Task prompt: Your answer should consist of every line in the records that holds "inverters".

Records provided:
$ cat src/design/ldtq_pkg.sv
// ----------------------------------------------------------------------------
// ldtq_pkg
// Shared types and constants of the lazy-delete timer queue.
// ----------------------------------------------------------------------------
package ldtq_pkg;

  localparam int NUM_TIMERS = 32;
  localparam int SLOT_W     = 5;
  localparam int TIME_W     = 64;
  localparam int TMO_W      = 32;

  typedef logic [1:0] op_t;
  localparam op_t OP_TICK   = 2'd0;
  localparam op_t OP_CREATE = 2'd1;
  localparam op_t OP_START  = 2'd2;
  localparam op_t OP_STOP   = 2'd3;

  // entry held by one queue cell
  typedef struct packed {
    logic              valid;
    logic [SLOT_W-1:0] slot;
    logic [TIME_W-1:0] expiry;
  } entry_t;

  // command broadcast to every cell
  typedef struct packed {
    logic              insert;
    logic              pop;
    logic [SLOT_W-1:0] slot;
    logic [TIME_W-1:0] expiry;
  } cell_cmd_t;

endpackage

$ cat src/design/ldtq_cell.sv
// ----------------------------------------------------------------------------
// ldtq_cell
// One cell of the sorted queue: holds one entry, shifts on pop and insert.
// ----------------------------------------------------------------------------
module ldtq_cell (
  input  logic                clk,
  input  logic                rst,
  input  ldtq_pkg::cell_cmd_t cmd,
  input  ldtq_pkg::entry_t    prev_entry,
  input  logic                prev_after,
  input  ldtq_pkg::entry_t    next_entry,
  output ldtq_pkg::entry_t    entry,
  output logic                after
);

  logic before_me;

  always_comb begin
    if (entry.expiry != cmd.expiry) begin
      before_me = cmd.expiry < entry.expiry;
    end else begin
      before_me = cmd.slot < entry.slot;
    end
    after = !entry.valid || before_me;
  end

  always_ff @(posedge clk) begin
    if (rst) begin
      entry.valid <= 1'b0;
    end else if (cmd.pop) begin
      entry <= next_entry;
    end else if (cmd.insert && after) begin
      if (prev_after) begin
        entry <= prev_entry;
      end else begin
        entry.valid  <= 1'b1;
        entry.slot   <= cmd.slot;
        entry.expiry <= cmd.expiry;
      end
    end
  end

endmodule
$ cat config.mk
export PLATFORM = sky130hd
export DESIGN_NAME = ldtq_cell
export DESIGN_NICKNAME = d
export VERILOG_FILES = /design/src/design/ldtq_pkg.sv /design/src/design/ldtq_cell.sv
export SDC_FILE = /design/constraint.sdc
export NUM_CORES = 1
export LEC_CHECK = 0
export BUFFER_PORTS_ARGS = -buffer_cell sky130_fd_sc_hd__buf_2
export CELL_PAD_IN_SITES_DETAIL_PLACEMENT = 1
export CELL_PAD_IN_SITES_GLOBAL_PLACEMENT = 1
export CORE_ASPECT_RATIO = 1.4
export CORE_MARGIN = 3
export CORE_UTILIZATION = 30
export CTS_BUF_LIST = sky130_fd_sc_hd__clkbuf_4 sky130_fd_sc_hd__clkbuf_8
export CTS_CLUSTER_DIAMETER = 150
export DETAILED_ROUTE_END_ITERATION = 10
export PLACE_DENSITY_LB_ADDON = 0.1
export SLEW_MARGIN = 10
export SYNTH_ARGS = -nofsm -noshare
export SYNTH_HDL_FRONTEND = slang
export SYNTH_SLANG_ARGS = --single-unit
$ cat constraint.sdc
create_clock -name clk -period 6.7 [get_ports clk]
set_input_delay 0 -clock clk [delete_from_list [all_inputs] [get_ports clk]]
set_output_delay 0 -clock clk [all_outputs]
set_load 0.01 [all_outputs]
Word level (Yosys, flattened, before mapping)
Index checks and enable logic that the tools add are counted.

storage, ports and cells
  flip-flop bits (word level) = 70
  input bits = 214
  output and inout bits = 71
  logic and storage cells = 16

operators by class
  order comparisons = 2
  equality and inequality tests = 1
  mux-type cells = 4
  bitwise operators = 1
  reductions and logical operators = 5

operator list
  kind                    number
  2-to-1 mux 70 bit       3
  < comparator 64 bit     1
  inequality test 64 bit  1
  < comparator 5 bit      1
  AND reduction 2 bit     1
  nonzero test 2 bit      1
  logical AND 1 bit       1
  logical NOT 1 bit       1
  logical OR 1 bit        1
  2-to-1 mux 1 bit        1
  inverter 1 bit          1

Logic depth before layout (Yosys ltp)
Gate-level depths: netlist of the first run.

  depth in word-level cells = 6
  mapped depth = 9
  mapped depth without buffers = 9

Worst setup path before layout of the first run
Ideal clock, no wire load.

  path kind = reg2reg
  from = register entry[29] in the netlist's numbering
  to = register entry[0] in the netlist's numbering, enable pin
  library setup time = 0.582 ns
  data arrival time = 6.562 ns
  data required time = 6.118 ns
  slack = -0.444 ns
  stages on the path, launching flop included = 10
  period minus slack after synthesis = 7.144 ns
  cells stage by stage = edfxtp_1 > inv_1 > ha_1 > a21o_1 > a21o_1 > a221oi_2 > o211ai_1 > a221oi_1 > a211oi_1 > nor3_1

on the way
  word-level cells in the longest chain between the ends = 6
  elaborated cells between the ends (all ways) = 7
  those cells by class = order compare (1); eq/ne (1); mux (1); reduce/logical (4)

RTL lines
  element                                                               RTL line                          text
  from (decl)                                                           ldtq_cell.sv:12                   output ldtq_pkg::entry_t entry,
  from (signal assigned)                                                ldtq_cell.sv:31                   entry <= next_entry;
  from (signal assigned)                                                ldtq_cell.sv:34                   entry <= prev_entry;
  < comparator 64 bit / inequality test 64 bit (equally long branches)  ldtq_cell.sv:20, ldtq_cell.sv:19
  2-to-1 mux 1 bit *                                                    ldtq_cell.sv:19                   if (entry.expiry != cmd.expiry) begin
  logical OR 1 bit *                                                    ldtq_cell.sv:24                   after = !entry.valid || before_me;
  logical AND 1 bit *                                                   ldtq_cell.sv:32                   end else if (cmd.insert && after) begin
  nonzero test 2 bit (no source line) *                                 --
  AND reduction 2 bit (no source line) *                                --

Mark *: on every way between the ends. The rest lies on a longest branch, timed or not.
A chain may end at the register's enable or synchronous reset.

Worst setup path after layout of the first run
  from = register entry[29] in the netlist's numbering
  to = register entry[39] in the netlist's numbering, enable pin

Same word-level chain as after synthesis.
--
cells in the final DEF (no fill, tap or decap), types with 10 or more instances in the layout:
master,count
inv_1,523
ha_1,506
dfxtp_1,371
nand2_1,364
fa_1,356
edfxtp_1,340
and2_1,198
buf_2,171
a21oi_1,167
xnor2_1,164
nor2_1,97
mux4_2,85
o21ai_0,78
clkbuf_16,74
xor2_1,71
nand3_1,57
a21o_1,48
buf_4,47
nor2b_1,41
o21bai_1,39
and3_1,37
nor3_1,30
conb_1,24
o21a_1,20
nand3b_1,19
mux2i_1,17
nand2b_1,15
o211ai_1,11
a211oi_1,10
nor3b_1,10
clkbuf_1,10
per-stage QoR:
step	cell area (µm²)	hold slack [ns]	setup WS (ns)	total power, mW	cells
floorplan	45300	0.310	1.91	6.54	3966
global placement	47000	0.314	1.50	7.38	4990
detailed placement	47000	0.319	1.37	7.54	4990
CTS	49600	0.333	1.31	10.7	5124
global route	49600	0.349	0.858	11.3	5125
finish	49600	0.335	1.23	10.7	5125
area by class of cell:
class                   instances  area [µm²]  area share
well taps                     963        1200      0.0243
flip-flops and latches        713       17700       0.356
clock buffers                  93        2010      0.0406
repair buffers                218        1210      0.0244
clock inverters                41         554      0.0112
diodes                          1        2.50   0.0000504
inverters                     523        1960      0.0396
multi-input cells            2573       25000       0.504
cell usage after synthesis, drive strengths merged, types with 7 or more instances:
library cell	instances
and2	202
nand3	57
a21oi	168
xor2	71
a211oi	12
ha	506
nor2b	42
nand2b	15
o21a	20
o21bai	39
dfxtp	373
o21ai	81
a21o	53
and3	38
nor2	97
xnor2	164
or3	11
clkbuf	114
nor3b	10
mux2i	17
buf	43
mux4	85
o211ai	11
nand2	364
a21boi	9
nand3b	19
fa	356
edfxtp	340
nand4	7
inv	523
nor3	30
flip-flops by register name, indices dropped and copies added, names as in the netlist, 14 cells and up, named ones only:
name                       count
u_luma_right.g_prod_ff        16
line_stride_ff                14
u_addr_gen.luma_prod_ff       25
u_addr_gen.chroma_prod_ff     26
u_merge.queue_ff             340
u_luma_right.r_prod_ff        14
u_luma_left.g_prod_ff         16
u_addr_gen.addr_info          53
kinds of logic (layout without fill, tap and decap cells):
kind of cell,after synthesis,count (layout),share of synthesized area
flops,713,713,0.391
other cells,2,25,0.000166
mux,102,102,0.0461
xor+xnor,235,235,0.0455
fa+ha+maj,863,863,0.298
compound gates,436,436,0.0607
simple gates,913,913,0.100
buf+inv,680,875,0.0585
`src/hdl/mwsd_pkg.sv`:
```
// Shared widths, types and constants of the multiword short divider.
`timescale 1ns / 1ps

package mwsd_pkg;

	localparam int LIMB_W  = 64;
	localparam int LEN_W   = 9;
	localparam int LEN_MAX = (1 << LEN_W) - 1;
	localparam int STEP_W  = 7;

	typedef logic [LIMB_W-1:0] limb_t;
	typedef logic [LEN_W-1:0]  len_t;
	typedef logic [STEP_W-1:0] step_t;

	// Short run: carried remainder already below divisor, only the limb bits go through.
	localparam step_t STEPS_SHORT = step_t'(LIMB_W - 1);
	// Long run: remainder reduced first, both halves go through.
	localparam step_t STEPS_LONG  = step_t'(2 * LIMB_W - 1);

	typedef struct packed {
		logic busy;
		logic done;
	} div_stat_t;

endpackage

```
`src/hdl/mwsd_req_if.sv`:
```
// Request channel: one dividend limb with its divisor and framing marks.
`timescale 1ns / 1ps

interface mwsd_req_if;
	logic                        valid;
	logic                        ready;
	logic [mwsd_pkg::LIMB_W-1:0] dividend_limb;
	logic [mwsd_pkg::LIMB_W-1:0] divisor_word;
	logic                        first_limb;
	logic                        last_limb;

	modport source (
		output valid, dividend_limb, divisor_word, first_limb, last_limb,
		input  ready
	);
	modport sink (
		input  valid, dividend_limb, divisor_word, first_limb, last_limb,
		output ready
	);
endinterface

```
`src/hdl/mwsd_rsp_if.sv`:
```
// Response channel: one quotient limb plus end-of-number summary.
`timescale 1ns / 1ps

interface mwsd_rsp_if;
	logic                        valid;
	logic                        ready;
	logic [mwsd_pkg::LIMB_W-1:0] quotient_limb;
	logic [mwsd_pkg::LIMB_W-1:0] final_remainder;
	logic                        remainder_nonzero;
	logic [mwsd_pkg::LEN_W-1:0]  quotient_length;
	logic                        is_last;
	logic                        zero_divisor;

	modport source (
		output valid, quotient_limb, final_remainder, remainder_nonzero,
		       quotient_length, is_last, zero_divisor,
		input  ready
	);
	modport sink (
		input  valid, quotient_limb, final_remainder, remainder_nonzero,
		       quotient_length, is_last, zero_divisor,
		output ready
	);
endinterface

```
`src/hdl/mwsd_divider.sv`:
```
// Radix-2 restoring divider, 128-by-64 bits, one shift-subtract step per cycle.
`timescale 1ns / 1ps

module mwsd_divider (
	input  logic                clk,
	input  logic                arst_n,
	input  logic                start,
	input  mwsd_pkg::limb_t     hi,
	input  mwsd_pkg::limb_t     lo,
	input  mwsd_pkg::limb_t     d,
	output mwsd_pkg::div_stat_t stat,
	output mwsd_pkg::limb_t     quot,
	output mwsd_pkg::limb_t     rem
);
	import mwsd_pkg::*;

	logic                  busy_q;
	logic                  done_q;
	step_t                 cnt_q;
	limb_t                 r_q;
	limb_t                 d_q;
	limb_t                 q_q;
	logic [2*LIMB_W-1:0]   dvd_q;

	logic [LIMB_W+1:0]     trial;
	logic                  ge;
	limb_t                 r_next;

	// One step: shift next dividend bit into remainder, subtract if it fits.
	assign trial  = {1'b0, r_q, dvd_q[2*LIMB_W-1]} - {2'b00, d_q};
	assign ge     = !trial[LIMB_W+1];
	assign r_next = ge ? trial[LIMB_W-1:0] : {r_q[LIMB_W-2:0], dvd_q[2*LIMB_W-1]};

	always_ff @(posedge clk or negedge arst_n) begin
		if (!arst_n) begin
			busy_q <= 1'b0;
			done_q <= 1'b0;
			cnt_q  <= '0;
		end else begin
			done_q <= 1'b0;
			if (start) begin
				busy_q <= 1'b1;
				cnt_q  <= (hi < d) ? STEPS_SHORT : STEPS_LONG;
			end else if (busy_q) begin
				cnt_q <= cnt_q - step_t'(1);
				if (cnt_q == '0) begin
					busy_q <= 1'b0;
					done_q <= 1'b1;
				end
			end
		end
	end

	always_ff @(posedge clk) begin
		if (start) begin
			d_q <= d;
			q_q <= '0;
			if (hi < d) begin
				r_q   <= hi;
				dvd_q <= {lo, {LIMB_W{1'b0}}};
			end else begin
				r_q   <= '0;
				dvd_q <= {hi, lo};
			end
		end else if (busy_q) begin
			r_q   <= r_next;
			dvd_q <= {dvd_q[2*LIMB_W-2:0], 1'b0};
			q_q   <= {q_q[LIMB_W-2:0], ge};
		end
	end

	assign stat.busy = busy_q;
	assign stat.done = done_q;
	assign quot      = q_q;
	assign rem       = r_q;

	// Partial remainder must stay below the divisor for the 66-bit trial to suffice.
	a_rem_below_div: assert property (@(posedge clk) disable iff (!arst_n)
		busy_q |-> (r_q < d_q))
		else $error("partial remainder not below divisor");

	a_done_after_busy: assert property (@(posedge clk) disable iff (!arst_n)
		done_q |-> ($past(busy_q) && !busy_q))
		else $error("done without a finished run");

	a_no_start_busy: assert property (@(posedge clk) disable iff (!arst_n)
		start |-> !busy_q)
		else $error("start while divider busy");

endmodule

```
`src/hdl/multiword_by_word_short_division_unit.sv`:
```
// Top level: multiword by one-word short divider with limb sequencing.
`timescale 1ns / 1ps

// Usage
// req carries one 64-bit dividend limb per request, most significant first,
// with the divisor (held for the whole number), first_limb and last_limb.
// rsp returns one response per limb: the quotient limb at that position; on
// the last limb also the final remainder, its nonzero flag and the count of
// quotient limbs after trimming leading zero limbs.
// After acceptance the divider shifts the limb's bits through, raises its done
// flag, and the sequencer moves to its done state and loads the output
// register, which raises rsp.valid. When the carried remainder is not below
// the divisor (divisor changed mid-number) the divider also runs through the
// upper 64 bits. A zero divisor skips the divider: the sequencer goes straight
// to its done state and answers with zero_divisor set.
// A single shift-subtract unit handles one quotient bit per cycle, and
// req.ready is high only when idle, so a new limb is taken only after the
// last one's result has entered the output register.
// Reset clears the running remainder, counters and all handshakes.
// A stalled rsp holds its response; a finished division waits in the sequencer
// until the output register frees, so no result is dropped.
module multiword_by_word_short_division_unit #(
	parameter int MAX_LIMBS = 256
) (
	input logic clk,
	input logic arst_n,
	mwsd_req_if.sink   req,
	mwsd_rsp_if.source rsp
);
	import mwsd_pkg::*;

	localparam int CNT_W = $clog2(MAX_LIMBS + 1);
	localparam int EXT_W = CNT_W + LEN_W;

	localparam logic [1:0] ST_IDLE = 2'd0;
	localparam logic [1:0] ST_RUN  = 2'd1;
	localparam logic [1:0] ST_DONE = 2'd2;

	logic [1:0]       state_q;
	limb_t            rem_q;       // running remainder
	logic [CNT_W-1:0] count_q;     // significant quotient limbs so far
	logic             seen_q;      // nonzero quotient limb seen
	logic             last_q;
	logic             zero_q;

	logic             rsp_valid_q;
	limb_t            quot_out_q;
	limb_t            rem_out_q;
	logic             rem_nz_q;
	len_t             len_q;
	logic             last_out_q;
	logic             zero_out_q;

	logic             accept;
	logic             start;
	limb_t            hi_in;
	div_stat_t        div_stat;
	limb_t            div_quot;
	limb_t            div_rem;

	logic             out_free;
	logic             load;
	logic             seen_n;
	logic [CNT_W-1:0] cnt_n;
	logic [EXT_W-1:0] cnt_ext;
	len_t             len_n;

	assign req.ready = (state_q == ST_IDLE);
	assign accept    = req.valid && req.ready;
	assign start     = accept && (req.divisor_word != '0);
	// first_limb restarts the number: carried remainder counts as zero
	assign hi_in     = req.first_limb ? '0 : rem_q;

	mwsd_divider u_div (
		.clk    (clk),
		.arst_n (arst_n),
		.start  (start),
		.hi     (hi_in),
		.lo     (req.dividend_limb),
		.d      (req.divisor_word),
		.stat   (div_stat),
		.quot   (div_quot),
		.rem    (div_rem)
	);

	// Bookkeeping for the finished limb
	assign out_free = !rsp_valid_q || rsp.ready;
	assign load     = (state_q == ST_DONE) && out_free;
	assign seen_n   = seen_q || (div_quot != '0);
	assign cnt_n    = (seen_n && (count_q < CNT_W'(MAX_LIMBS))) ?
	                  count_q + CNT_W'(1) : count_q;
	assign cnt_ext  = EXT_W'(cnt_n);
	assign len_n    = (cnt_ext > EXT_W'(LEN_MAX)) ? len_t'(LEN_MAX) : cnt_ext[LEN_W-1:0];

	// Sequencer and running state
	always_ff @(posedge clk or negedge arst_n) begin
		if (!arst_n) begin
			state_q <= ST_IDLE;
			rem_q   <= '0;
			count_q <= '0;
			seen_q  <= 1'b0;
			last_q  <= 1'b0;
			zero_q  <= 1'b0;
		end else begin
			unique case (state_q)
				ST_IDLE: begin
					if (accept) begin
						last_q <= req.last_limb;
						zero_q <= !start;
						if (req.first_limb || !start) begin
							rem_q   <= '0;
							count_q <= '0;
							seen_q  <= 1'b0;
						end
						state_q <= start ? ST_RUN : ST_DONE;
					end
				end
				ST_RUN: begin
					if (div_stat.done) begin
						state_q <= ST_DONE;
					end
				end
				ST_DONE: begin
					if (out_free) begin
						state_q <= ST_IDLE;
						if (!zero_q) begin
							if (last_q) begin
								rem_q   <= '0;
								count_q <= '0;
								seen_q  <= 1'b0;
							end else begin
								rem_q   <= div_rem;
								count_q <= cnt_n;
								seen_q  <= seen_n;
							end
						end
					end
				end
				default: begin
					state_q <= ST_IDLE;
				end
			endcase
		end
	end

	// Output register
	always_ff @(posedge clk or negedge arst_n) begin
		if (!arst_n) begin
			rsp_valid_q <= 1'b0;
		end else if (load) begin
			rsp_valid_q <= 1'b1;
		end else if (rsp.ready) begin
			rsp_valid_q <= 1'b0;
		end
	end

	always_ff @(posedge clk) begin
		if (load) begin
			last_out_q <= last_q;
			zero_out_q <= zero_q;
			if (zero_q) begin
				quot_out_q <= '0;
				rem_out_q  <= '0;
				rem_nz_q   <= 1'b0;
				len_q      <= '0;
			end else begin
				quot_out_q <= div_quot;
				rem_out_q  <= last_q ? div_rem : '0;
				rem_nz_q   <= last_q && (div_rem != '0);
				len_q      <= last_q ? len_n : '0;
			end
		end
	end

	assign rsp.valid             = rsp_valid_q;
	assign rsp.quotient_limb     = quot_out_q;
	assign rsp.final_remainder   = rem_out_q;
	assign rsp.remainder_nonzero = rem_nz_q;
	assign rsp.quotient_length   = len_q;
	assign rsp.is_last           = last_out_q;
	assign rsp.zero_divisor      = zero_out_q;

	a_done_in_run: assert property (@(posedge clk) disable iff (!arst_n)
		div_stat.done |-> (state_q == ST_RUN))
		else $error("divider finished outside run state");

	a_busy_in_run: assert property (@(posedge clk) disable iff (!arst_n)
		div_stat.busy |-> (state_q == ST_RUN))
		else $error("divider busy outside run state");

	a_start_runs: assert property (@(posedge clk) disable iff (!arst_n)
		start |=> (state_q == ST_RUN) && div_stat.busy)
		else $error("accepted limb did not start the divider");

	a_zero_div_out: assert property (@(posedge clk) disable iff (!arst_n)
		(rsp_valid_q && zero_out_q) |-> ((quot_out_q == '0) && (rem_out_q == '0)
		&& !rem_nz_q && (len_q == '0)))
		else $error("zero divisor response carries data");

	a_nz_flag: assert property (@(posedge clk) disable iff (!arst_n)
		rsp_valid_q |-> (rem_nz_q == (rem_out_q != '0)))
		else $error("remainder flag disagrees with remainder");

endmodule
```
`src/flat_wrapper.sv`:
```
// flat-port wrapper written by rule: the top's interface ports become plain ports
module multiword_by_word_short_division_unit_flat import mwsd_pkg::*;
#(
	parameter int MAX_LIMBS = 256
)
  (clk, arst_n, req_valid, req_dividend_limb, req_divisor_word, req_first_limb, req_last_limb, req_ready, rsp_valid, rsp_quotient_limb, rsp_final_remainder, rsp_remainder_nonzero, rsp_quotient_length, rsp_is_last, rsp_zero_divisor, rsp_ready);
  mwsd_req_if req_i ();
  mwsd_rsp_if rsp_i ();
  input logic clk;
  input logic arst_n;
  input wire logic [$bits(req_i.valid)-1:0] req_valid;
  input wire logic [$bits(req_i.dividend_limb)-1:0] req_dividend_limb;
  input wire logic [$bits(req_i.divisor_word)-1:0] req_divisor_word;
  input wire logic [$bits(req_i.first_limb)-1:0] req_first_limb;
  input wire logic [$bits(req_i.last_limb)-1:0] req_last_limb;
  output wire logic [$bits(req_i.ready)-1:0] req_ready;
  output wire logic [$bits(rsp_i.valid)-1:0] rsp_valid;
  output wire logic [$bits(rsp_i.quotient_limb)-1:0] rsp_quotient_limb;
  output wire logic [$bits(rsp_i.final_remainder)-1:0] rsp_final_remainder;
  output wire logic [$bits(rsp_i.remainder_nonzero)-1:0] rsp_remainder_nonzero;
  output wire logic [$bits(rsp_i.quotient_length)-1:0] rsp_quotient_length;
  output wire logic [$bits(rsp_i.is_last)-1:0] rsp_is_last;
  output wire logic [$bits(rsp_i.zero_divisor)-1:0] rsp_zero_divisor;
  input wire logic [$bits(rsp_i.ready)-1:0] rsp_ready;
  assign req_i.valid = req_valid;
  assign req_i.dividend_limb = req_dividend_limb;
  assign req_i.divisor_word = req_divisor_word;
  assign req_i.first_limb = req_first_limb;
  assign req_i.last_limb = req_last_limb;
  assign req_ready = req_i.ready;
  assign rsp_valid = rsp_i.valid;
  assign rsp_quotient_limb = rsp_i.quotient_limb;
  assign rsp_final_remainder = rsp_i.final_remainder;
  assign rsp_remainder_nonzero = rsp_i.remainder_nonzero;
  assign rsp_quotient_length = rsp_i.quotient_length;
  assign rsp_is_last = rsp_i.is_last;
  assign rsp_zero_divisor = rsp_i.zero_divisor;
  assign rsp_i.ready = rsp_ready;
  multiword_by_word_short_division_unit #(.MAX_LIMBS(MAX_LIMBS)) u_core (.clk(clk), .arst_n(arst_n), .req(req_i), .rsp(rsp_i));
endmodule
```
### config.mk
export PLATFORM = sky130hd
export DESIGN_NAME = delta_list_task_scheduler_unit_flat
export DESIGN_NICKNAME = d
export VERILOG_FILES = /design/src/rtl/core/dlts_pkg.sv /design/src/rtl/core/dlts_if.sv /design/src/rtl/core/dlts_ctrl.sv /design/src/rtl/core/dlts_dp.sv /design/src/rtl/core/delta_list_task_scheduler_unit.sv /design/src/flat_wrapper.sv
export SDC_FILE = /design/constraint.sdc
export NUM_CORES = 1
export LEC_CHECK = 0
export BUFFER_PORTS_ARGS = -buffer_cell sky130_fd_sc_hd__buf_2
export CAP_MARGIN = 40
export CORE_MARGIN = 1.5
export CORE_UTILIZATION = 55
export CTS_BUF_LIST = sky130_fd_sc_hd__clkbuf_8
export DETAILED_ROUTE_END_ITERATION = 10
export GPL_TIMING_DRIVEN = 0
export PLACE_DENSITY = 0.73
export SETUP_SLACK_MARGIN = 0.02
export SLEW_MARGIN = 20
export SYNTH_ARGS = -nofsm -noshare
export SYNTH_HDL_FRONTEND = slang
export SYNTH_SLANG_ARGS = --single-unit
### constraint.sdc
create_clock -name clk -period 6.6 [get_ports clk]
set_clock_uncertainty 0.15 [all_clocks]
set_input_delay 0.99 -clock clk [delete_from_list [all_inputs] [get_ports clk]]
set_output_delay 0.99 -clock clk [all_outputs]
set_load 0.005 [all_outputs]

Answer box:
clock inverters                41         554      0.0112
inverters                     523        1960      0.0396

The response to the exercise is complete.